More on Workplace Harassment – Comments on our Articles

Our articles on harassment and whether it goes on in the procurement world as well as the film industry did not spark as much conversation as we had hoped, but we did have two very powerful comments submitted. Both were from women and both answered our question ("does this go on in our business") with a resounding “yes”. You can read the comments at the end of the articles here and here, but just a couple of excerpts:

“…one notable occasion was after giving a presentation on the interesting, but I wouldn’t have thought overly exciting topic of accounts payable automation, where someone waited to be last in the room before approaching me. I thought he was going to ask an industry based question – but no – he reached out and touched my hair and proceeded to tell me how sexy (and etc) he thought I was”.

“Category Manager grabbing colleague in the taxi queue and kissing her out of the blue. Calling her a dirty girl in the office. Promoted to Director shortly after, incidents were reported”.

On the BBC TV breakfast show the other day, a (female) employment lawyer and a psychologist were talking about “zero tolerance”. But even that is not clear enough. If you take zero tolerance to the extreme, does that mean that I can’t say “good morning” to a female colleague? What about asking her if she’s OK, if she looks unhappy or distressed? Might that be seen as harassment by some people? Am I allowed to say “I like your new haircut”?  I mean, I might well compliment a male colleague on a smart new suit or a new beard! (But then, even a male subordinate might feel I have ulterior motives of course).

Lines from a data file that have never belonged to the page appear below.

Context: an optimization exercise on an open-source flow, tuned for small area, a short achievable clock period and few clock cycles. The choices shown serve that exercise and are no tape-out recipe.
The RTL was checked by simulation tests, not by an equivalence proof against the original design.
Power and IR drop assume default switching activity.

==> inputs of job 1320 <==
==> flow/design.v <==
module mmu_pagewalker (
    input  wire        clk,
    input  wire        rst,
    input  wire        req_valid,
    output reg         req_ready,
    input  wire [1:0]  req_cmd,
    input  wire [15:0] req_wdata,
    input  wire [31:0] req_va,
    input  wire        req_user,
    input  wire        req_write,
    input  wire        req_fetch,
    input  wire        req_suppress,
    input  wire [3:0]  req_atype,
    output reg         rsp_valid,
    output reg  [1:0]  rsp_kind,
    output reg  [31:0] rsp_data,
    output reg         mem_valid,
    output reg         mem_we,
    output reg  [31:0] mem_addr,
    output wire [15:0] mem_wdata,
    input  wire        mem_ready,
    input  wire [31:0] mem_rdata
);
    localparam [1:0] CMD_WRITE  = 2'd0;
    localparam [1:0] CMD_STATUS = 2'd1;
    localparam [1:0] CMD_RESULT = 2'd2;
    localparam [1:0] CMD_XLATE  = 2'd3;
    localparam [1:0] KIND_COMPLETE = 2'd0;
    localparam [1:0] KIND_ABORT    = 2'd1;
    localparam [1:0] KIND_CANCEL   = 2'd2;
    localparam [15:0] ID_BYTE = 16'h001E;
    localparam [3:0] SEL_BPR0 = 4'd0;
    localparam [3:0] SEL_BPR1 = 4'd1;
    localparam [3:0] SEL_PF0  = 4'd4;
    localparam [3:0] SEL_PF1  = 4'd5;
    localparam [3:0] SEL_SC   = 4'd8;
    localparam [3:0] SEL_MSR  = 4'd10;
    localparam [3:0] SEL_BCNT = 4'd11;
    localparam [3:0] SEL_PTB0 = 4'd12;
    localparam [3:0] SEL_PTB1 = 4'd13;
    localparam [3:0] SEL_EIA  = 4'd15;
    localparam [2:0] PE_IDLE      = 3'd0;
    localparam [2:0] PE_AW_OPWORD = 3'd1;
    localparam [2:0] PE_AW_OPNDS  = 3'd2;
    localparam [2:0] PE_VAL_READ  = 3'd3;
    localparam [2:0] PE_VAL_WRITE = 3'd4;
    localparam [2:0] PE_STATUS    = 3'd5;
    localparam [2:0] PE_RESULT    = 3'd6;
    reg [3:0]  bpr0_h, bpr1_h;       
    reg [23:0] bpr0_l, bpr1_l;       
    reg [23:0] pf0, pf1, bcnt;
    reg [31:0] sc;
    reg        msr_te, msr_ed;
    reg [2:0]  msr_tet, msr_est;
    reg [9:0]  msr_hi;               
    reg        ptb0_h, ptb1_h;       
    reg [13:0] ptb0_l, ptb1_l;       
    reg        eia_h;                
    reg [23:0] eia_l;                
    reg        bpr0_v, bpr1_v, pf0_v, pf1_v, bcnt_v;
    wire msr_tu = msr_hi[0];
    wire msr_ts = msr_hi[1];
    wire msr_ds = msr_hi[2];
    wire msr_ao = msr_hi[3];
    wire msr_ft = msr_hi[7];
    reg [2:0]  pe;
    reg [1:0]  subop;       
    reg [3:0]  quick;
    reg        two;         
    reg        half;        
    reg        hasres;      
    reg        snap;        
    reg        arm;         
    reg        pend;        
    reg        tr_p;        
    reg        tr9_p;       
    reg        fault;       
    reg [31:0] opv;         
    reg        lvl;         
    reg        t_w, t_asel, t_sup;
    reg [2:0]  t_pm;        
    reg [2:0]  t_est;
    reg        tb16;        
    reg [15:0] wd;          
    wire idle = req_ready;                  
    wire [23:0] t_va = rsp_data[23:0];
    assign mem_wdata = {wd[15:6], 1'b1, wd[4:0]};
    reg [31:0] reg_rd;
    always @(*) begin
        case (quick)
            SEL_BPR0: reg_rd = bpr0_v ? {bpr0_h, 4'd0, bpr0_l} : 32'd0;
            SEL_BPR1: reg_rd = bpr1_v ? {bpr1_h, 4'd0, bpr1_l} : 32'd0;
            SEL_PF0:  reg_rd = pf0_v ? {8'd0, pf0} : 32'd0;
            SEL_PF1:  reg_rd = pf1_v ? {8'd0, pf1} : 32'd0;
            SEL_SC:   reg_rd = sc;
            SEL_MSR:  reg_rd = {7'd0, msr_hi, 3'd0, msr_est, 1'b0, msr_ed,
                                1'b0, msr_tet, 2'd0, msr_te};
            SEL_BCNT: reg_rd = bcnt_v ? {8'd0, bcnt} : 32'd0;
            SEL_PTB0: reg_rd = {ptb0_h, 7'd0, ptb0_l, 10'd0};
            SEL_PTB1: reg_rd = {ptb1_h, 7'd0, ptb1_l, 10'd0};
            SEL_EIA:  reg_rd = {eia_h, 7'd0, eia_l};
            default:  reg_rd = 32'd0;
        endcase
    end
    wire        req_go  = req_valid && idle;
    wire        wr_now  = req_go && (req_cmd == CMD_WRITE);
    wire        rs_now  = req_go && (req_cmd == CMD_STATUS);
    wire        rr_now  = req_go && (req_cmd == CMD_RESULT);
    wire        tx_now  = req_go && (req_cmd == CMD_XLATE);
    wire [15:0] new_opword = {req_wdata[7:0], req_wdata[15:8]};
    wire [1:0]  new_size   = new_opword[1:0];
    wire [3:0]  new_subop  = new_opword[5:2];
    wire [3:0]  new_quick  = new_opword[10:7];
    wire [31:0] operand  = two ? {req_wdata, opv[15:0]} : {16'd0, req_wdata};
    wire        lmr_now  = wr_now && arm;
    wire        late_sel = (quick != SEL_PTB0) && (quick != SEL_PTB1);
    wire        pe_vc  = (pe == PE_VAL_READ) || (pe == PE_VAL_WRITE);
    wire        x_on   = req_user ? msr_tu : msr_ts;
    wire        x_w    = req_write || (pe == PE_VAL_WRITE);
    wire        x_wl   = x_w || (req_atype == 4'd11);
    wire        x_hi   = req_user && !msr_ao;          
    wire        x_asel = req_user && msr_ds;
    wire [15:0] status_word = {10'd0, fault && (pe == PE_STATUS), 5'd0};
    wire [15:0] result_word = (pe == PE_RESULT) ? (half ? opv[31:16] : opv[15:0]) : 16'd0;
    wire        rd_done = mem_valid && mem_ready && !mem_we;
    wire        wb_done = mem_valid && mem_ready && mem_we;
    reg         e_prot;
    always @(*) begin
        case (mem_rdata[2:1])
            2'd0:    e_prot = t_pm[0];
            2'd1:    e_prot = t_pm[1];
            2'd2:    e_prot = t_pm[2];
            default: e_prot = 1'b0;
        endcase
    end
    wire        e_inv  = !mem_rdata[0];
    wire        e_bad  = e_prot || e_inv;
    wire        l1_wb  = !t_sup && !mem_rdata[5];
    wire        l2_wb  = !t_sup && (!mem_rdata[5] || (t_w && !mem_rdata[6]));
    wire        e_rec  = !t_sup && !pe_vc;            
    always @(posedge clk) begin
        if (rst) begin
            bpr0_v <= 1'b0;  bpr1_v <= 1'b0;
            pf0_v  <= 1'b0;  pf1_v  <= 1'b0;
            bcnt_v <= 1'b0;
            sc     <= 32'd0;
            msr_te <= 1'b0;  msr_tet <= 3'd0; msr_ed <= 1'b0;
            msr_est <= 3'd0; msr_hi <= 10'd0;
            pe     <= PE_IDLE;
            snap   <= 1'b0;
            arm    <= 1'b0;
            pend   <= 1'b0;
            tr_p   <= 1'b0;
            tr9_p  <= 1'b0;
            fault  <= 1'b0;
            rsp_valid <= 1'b0;
            mem_valid <= 1'b0;
            req_ready <= 1'b1;
        end else begin
            rsp_valid <= 1'b0;
            snap      <= 1'b0;
            pend      <= lmr_now && late_sel;
            tr_p      <= tx_now && req_fetch && msr_ft && (req_atype != 4'd9);
            tr9_p     <= tx_now && req_fetch && msr_ft && (req_atype == 4'd9);
            if (tr9_p) begin
                sc    <= {sc[15:0], 16'd1};
                pf1_v <= pf0_v;
                pf0_v <= 1'b1;
            end
            if (tr_p)
                sc <= sc + 32'd1;
            if (pend) begin
                case (quick)
                SEL_BPR0: bpr0_v <= 1'b1;
                SEL_BPR1: bpr1_v <= 1'b1;
                SEL_PF0:  pf0_v  <= 1'b1;
                SEL_PF1:  pf1_v  <= 1'b1;
                SEL_SC:   sc     <= opv;
                SEL_MSR: begin
                    if (opv[1]) begin
                        msr_te  <= 1'b0;
                        msr_tet <= 3'd0;
                        msr_ed  <= 1'b0;
                        msr_est <= 3'd0;
                    end
                end
                SEL_BCNT: bcnt_v <= 1'b1;
                default: ;
                endcase
            end
            if (wr_now) begin
                rsp_valid <= 1'b1;
                case (pe)
                PE_IDLE: begin
                    if (req_wdata == ID_BYTE)
                        pe <= PE_AW_OPWORD;
                end
                PE_AW_OPWORD: begin
                    arm  <= (new_subop == 4'd2) && !new_size[1];
                    snap <= (new_subop == 4'd3);
                    if (new_subop[3:2] == 2'd0 && new_subop[1:0] != 2'd3)
                        pe <= PE_AW_OPNDS;
                    else
                        pe <= PE_STATUS;
                end
                PE_AW_OPNDS: begin
                    arm <= (subop == 2'd2) && two && !half;
                    if (!two || half) begin
                        case (subop)
                        2'd0:    pe <= PE_VAL_READ;
                        2'd1:    pe <= PE_VAL_WRITE;
                        default: pe <= PE_STATUS;
                        endcase
                    end
                end
                default: ;  
                endcase
            end
            if (lmr_now && quick == SEL_MSR)
                msr_hi <= operand[24:15];
            if (rs_now) begin
                rsp_valid <= 1'b1;
                if (pe == PE_STATUS)
                    pe <= hasres ? PE_RESULT : PE_IDLE;
            end
            if (rr_now) begin
                rsp_valid <= 1'b1;
                if (pe == PE_RESULT && (!two || half))
                    pe <= PE_IDLE;
            end
            if (tx_now) begin
                if (!x_on) begin
                    rsp_valid <= 1'b1;
                    if (pe_vc)
                        pe <= PE_STATUS;
                end else begin
                    mem_valid <= 1'b1;
                    req_ready <= 1'b0;
                end
            end
            if (rd_done) begin
                if (e_bad) begin
                    if (e_rec) begin
                        msr_te  <= 1'b1;
                        msr_tet <= {lvl && e_inv, !lvl && e_inv, e_prot};
                        msr_ed  <= !t_w;
                        msr_est <= t_est;
                    end
                    if (pe_vc && (lvl || mem_rdata[0]))
                        fault <= 1'b1;
                end
                if (e_bad || (lvl && !l2_wb)) begin
                    mem_valid <= 1'b0;
                    req_ready <= 1'b1;
                    rsp_valid <= 1'b1;
                    if (pe_vc)
                        pe <= PE_STATUS;
                end
            end
            if (wb_done && lvl) begin
                mem_valid <= 1'b0;
                req_ready <= 1'b1;
                rsp_valid <= 1'b1;
                if (pe_vc)
                    pe <= PE_STATUS;
            end
        end
    end
    always @(posedge clk) begin
        if (snap)
            opv <= reg_rd;
        if (tr9_p) begin
            pf1 <= pf0;
            pf0 <= t_va;
        end
        if (pend) begin
            case (quick)
            SEL_BPR0: begin bpr0_h <= opv[31:28]; bpr0_l <= opv[23:0]; end
            SEL_BPR1: begin bpr1_h <= opv[31:28]; bpr1_l <= opv[23:0]; end
            SEL_PF0:  pf0  <= opv[23:0];
            SEL_PF1:  pf1  <= opv[23:0];
            SEL_BCNT: bcnt <= opv[23:0];
            SEL_EIA:  begin eia_h <= opv[31]; eia_l <= opv[23:0]; end
            default: ;
            endcase
        end
        if (idle) begin
            rsp_data <= req_va;
            rsp_kind <= KIND_COMPLETE;
            t_w      <= x_w;
            t_pm     <= {x_hi && x_wl, x_hi, x_hi || x_wl};
            t_asel   <= x_asel;
            t_sup    <= req_suppress;
            t_est    <= req_atype[2:0];
            lvl      <= 1'b0;
            mem_we   <= 1'b0;
            mem_addr <= {7'd0, x_asel ? ptb1_h : ptb0_h, x_asel ? ptb1_l : ptb0_l,
                         req_va[23:16], 2'b00};
        end
        if (wr_now) begin
            case (pe)
            PE_AW_OPWORD: begin
                subop  <= new_subop[1:0];
                quick  <= new_quick;
                two    <= new_size[1];
                half   <= 1'b0;
                hasres <= (new_subop == 4'd3) && !fault;
            end
            PE_AW_OPNDS: begin
                opv[15:0] <= req_wdata;
                half      <= 1'b1;
            end
            default: ;
            endcase
        end
        if (lmr_now) begin
            case (quick)
            SEL_PTB0: begin ptb0_h <= operand[31]; ptb0_l <= operand[23:10]; end
            SEL_PTB1: begin ptb1_h <= operand[31]; ptb1_l <= operand[23:10]; end
            default: ;
            endcase
            opv <= operand;
        end
        if (rs_now) begin
            rsp_data[15:0] <= status_word;
            if (pe == PE_STATUS)
                half <= 1'b0;
        end
        if (rr_now) begin
            rsp_data[15:0] <= result_word;
            if (pe == PE_RESULT)
                half <= 1'b1;
        end
        if (rd_done) begin
            wd <= {mem_rdata[15:7], mem_rdata[6] | (lvl && t_w), mem_rdata[5:0]};
            if (!lvl) begin
                tb16            <= mem_rdata[16];
                rsp_data[31:24] <= {mem_rdata[23:17], mem_rdata[31]};
                lvl             <= !l1_wb;
                mem_we          <= l1_wb;
                if (!l1_wb)
                    mem_addr <= {7'd0, mem_rdata[31], mem_rdata[23:9], t_va[15:9], 2'b00};
            end else begin
                rsp_data[31:25] <= 7'd0;
                rsp_data[23:16] <= mem_rdata[23:16];
                mem_we          <= l2_wb;
                if (!l2_wb)
                    rsp_data[15:9] <= mem_rdata[15:9];
            end
            if (e_bad) begin
                rsp_kind <= pe_vc ? KIND_CANCEL : KIND_ABORT;
                if (e_rec) begin
                    eia_h <= t_asel;
                    eia_l <= t_va;
                end
            end
        end
        if (wb_done) begin
            mem_we <= 1'b0;
            if (!lvl) begin
                lvl      <= 1'b1;
                mem_addr <= {7'd0, rsp_data[24], rsp_data[31:25], tb16, wd[15:9],
                             t_va[15:9], 2'b00};
            end else begin
                rsp_data[15:9] <= wd[15:9];
            end
        end
    end
endmodule
==> flow/flow/run.sh <==
#!/bin/bash
# The standard layout (standard.sh, all steps), except that the ports are
# buffered with plain buf_2 cells instead of the delay cells buffer_ports picks
# by default. Make's full output goes to std_flow.log in this folder; the
# tools' own logs are under orfs/logs/.
set -euo pipefail
export BUFFER_PORTS_ARGS="-buffer_cell sky130_fd_sc_hd__buf_2"
bash standard.sh > std_flow.log 2>&1
==> flow/standard.sh <==
#!/bin/bash
# synth_recipe.tcl (not shown) runs the flow's synth.tcl, then flattens the netlist and writes it again
# the make line also repeats each setting of config.mk as NAME=value (left out here)
make -C /OpenROAD-flow-scripts/flow DESIGN_CONFIG=/design/flow/config.mk WORK_HOME=/design/flow/orfs CLKGATE_MAP_FILE= SYNTH_SCRIPT=/design/flow/synth_recipe.tcl "${@:-finish}"
==> flow/config.mk <==
export PLATFORM = sky130hd
export DESIGN_NAME = mmu_pagewalker
export DESIGN_NICKNAME = mmu_pagewalker
export VERILOG_FILES = /design/flow/design.v
export SDC_FILE = /design/flow/constraint.sdc
export NUM_CORES = 4
export LEC_CHECK = 0
export CAP_MARGIN = 20
export CORE_MARGIN = 2
export CORE_UTILIZATION = 65
export CTS_CLUSTER_DIAMETER = 150
export CTS_CLUSTER_SIZE = 25
export PLACE_DENSITY = 0.65
export SETUP_SLACK_MARGIN = 5
export SLEW_MARGIN = 20
export TNS_END_PERCENT = 0
==> flow/constraint.sdc <==
create_clock -name core_clock -period 7.0 [get_ports {clk}]
set_input_delay 1.4000 -clock core_clock [delete_from_list [all_inputs] [get_ports {clk}]]
set_output_delay 1.4000 -clock core_clock [all_outputs]
set_load 0.01 [all_outputs]
==> job 3934 (differences from job 1320) <==
--- a/flow/design.v
+++ b/flow/design.v
@@ -271,2 +271,8 @@
             opv <= reg_rd;
+        else if (idle && pe == PE_AW_OPNDS) begin
+            if (!half)
+                opv <= {16'd0, req_wdata};
+            else
+                opv[31:16] <= req_wdata;
+        end
         if (tr9_p) begin
@@ -308,6 +314,3 @@
             end
-            PE_AW_OPNDS: begin
-                opv[15:0] <= req_wdata;
-                half      <= 1'b1;
-            end
+            PE_AW_OPNDS: half <= 1'b1;
             default: ;
@@ -321,3 +324,2 @@
             endcase
-            opv <= operand;
         end
@@ -333,3 +335,3 @@
         end
-        if (rd_done) begin
+        if (mem_valid && !mem_we) begin
             wd <= {mem_rdata[15:7], mem_rdata[6] | (lvl && t_w), mem_rdata[5:0]};
@@ -338,2 +340,6 @@
                 rsp_data[31:24] <= {mem_rdata[23:17], mem_rdata[31]};
+            end
+        end
+        if (rd_done) begin
+            if (!lvl) begin
                 lvl             <= !l1_wb;
==> flow/flow/run.sh (replaced) <==
#!/bin/bash
# The standard layout (standard.sh, all steps), with two changes:
# - the ports are buffered with plain buf_1 cells instead of the delay cells
#   buffer_ports picks by default (the resizer upsizes them where needed);
# - clock tree synthesis gets the same arguments as the standard flow builds
#   from config.mk (sink clusters of 20, at most 120 um across), plus
#   -dont_use_dummy_load, so no load-balancing dummy cells are added.
# Make's full output goes to std_flow.log in this folder; the tools' own logs
# are under orfs/logs/.
set -euo pipefail
export BUFFER_PORTS_ARGS="-buffer_cell sky130_fd_sc_hd__buf_1"
export CTS_ARGS="-sink_clustering_enable -repair_clock_nets -sink_clustering_size 20 -sink_clustering_max_diameter 120 -dont_use_dummy_load"
bash standard.sh > std_flow.log 2>&1
CTS_CLUSTER_DIAMETER = 120   (was 150)
CTS_CLUSTER_SIZE = 20   (was 25)
==> job 2511 (differences from job 1320) <==
--- a/flow/design.v
+++ b/flow/design.v
@@ -309,4 +309,7 @@
             PE_AW_OPNDS: begin
-                opv[15:0] <= req_wdata;
-                half      <= 1'b1;
+                if (!half)
+                    opv <= {16'd0, req_wdata};
+                else
+                    opv[31:16] <= req_wdata;
+                half <= 1'b1;
             end
@@ -321,3 +324,2 @@
             endcase
-            opv <= operand;
         end
@@ -333,3 +335,3 @@
         end
-        if (rd_done) begin
+        if (mem_valid && !mem_we) begin
             wd <= {mem_rdata[15:7], mem_rdata[6] | (lvl && t_w), mem_rdata[5:0]};
@@ -338,2 +340,6 @@
                 rsp_data[31:24] <= {mem_rdata[23:17], mem_rdata[31]};
+            end
+        end
+        if (rd_done) begin
+            if (!lvl) begin
                 lvl             <= !l1_wb;
==> flow/flow/run.sh (replaced) <==
#!/bin/bash
# The standard layout (standard.sh, all steps), except that the ports are
# buffered with plain buf_1 cells instead of the delay cells buffer_ports picks
# by default. Make's full output goes to std_flow.log in this folder; the
# tools' own logs are under orfs/logs/.
set -euo pipefail
export BUFFER_PORTS_ARGS="-buffer_cell sky130_fd_sc_hd__buf_1"
bash standard.sh > std_flow.log 2>&1
==> qor.txt <==
Core ar.: 26700 sq um
Clock Skew: 0.0270 ns
status: no timing/DRC/antenna violations
invs w/o clock: 12
the above is filed under job 2511

==> qor.txt <==
status: no timing/DRC/antenna violations
invs w/o clock: 15
Core ar.: 26700 sq um
Clock Skew: 0.0326 ns
the above is filed under job 1320

==> qor.txt <==
status: no timing/DRC/antenna violations
Core ar.: 26000 sq um
Synth warnings: 1
invs w/o clock: 16
sequential power: 0.00237 W
the above is filed under job 3934

Testbench counts of job 1320, summed over its fixed seeds: cycles 43,154.
Testbench counts of job 3934, summed over its fixed seeds: cycles 43,154.
Testbench counts of job 2511, summed over its fixed seeds: cycles 43,154.

[afterwards: timing with drivers on the ports]
How much do the figures lean on ideal ports? The routed layouts below were timed once more, with nothing changed but the port constraints.
Step 1, drivers: a clkbuf_16 drives clk and a buf_2 each remaining input, both assumed.
Step 2 adds t to the input delays and takes it off the output delays; t is the mean of the earliest and latest rising clock arrival at the registers after step 1. Input paths then give back, and output paths get back, about the clock's delay inside the block.
Slacks: ideal ports / drivers / drivers and shift; pairs: ideal ports / drivers.
run	shift t [ns]	setup WS [ns]	worst hold slack (ns)	latest minus earliest clock arrival (ns)
job 1320	0.579	4.352 / 4.372 / 3.794	0.457 / 0.457 / 0.457	0.033 / 0.033
job 3934	0.573	4.434 / 4.426 / 3.943	0.460 / 0.460 / 0.460	0.052 / 0.052
job 2511	0.576	4.464 / 4.413 / 3.941	0.465 / 0.465 / 0.465	0.029 / 0.028
After both steps setup and hold are still met in every run listed. The setup slack of job 1320, which loses most, moves by +0.020 ns with the drivers and by -0.558 ns with both steps.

Is any form of physical contact out of the question? (I suspect the answer to that is “yes”).  Can I ever do one-to-one staff appraisals in private any more or do I need a witness? What about a single man asking a single woman in the office if she would like to go for a drink after work? Is that OK?  Is it OK once but not again if she says “no” the first time? Should I hold the door open for anyone?

So just saying “zero tolerance” is the answer is not enough I’m afraid. Perhaps we (and clearly this needs to involve some women, not just me) should try and write the equivalent of the CIPS ethics policy but about sexual harassment. If we don’t clearly define what is OK and what isn’t, I fear the danger is that we end up with segregated workplaces, with male staff terrified to even talk to their female colleagues.

But it is not just individual behaviour that needs to be addressed. What is clear from my initial conversations and the comments we had is that a big part of the problem is organisations not taking incidents seriously. This is typical (from one of the comments).

“All these examples show – nobody actions anything. Women who report are seen as trouble makers and “not mature enough” to deal discretely with what has become an expected reality in business ...  And men who behave inappropriately can’t keep on getting promoted, rewarded and cushioned throughout.”

So as well as addressing individual behaviour, there must be pressure for organisations to act on these matters with proper processes and procedures to handle complaints and incidents. That will also require the victims to push harder, we suspect, as well as wider public (and shareholder) pressure to ensure that perpetrators don’t just get a slap on the knuckles – if that.

I just hope the Weinstein affair proves to be a real force for change, and not just a brief media storm that is quickly forgotten. We just can’t have half our workforce, our friends, colleagues, partners and kids going through the sort of nonsense, pain and stress that seems far too common today.  And clearly this all applies to procurement functions as well as to Hollywood, parliament, etc.